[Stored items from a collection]
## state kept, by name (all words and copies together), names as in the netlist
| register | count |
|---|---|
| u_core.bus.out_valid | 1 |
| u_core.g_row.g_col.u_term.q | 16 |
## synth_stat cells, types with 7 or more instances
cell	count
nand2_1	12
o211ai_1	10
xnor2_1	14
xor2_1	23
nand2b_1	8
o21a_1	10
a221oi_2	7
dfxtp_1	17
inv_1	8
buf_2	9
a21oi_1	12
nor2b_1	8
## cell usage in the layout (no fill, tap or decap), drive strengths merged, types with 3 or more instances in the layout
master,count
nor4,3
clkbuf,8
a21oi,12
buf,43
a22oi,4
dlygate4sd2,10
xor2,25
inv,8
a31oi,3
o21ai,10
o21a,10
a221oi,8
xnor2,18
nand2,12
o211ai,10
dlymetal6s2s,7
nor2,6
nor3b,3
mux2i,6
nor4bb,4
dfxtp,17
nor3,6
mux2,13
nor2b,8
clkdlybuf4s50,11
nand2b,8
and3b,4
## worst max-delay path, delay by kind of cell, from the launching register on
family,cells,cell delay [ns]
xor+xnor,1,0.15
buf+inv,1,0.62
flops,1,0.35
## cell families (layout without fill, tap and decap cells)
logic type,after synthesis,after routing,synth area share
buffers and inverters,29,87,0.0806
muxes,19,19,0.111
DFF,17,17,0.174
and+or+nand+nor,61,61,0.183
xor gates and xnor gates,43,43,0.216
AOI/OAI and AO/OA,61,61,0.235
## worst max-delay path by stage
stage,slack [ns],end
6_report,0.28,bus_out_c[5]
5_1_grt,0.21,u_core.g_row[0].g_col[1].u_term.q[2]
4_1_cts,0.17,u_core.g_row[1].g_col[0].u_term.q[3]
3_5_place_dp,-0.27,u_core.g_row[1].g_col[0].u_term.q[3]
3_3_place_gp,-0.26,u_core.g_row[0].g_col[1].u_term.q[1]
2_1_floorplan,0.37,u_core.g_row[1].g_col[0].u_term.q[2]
==
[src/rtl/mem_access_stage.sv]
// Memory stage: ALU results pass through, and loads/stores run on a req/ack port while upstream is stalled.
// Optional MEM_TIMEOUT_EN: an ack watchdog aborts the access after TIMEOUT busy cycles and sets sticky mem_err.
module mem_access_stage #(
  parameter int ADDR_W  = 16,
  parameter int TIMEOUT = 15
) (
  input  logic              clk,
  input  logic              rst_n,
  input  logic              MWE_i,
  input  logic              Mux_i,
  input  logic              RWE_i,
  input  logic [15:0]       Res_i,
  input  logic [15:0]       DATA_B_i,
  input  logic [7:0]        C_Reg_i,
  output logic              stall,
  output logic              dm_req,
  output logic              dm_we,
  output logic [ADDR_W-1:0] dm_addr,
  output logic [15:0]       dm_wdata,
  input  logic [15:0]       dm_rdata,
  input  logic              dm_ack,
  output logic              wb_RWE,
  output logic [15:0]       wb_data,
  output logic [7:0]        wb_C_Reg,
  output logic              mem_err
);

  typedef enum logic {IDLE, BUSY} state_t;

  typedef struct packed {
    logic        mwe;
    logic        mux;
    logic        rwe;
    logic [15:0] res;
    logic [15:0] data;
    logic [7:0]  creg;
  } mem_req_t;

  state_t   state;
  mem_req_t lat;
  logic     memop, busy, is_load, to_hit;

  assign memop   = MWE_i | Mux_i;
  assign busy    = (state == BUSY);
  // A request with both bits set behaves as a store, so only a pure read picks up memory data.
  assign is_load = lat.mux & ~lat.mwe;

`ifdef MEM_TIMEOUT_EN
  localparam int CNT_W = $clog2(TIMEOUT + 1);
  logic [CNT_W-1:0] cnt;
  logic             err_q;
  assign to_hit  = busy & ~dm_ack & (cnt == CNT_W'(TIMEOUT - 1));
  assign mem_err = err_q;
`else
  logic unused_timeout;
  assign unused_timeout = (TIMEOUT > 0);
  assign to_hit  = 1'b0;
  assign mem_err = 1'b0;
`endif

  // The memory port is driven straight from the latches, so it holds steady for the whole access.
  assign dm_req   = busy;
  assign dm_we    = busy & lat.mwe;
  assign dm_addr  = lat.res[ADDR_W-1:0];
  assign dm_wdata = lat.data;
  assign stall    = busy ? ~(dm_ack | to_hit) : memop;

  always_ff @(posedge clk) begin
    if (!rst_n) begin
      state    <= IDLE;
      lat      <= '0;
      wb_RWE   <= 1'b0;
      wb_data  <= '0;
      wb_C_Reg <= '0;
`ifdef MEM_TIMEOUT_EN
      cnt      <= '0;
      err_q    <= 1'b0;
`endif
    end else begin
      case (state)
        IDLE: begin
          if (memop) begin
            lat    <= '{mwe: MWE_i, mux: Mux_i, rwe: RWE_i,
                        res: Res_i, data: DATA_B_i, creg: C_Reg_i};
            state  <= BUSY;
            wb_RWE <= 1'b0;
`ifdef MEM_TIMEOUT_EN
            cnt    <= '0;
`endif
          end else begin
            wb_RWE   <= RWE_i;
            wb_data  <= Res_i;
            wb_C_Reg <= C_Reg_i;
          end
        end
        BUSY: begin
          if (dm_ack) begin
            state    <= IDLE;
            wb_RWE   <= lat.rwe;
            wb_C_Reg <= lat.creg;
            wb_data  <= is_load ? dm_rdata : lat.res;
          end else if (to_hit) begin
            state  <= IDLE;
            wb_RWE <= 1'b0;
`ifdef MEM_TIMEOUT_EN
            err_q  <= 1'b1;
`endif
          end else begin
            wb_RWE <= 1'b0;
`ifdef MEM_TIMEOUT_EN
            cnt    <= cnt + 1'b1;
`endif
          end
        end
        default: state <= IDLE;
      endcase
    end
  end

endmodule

### WHAT NEEDS TO BE DONE
Looking back over the data above, restate word for word the lines that begin at the line with "logic type,after synthesis,after" and end at the line with "6_report,0.28,bus_out_c[5]", inclusive.

### COMPLETED EXERCISE
logic type,after synthesis,after routing,synth area share
buffers and inverters,29,87,0.0806
muxes,19,19,0.111
DFF,17,17,0.174
and+or+nand+nor,61,61,0.183
xor gates and xnor gates,43,43,0.216
AOI/OAI and AO/OA,61,61,0.235
## worst max-delay path by stage
stage,slack [ns],end
6_report,0.28,bus_out_c[5]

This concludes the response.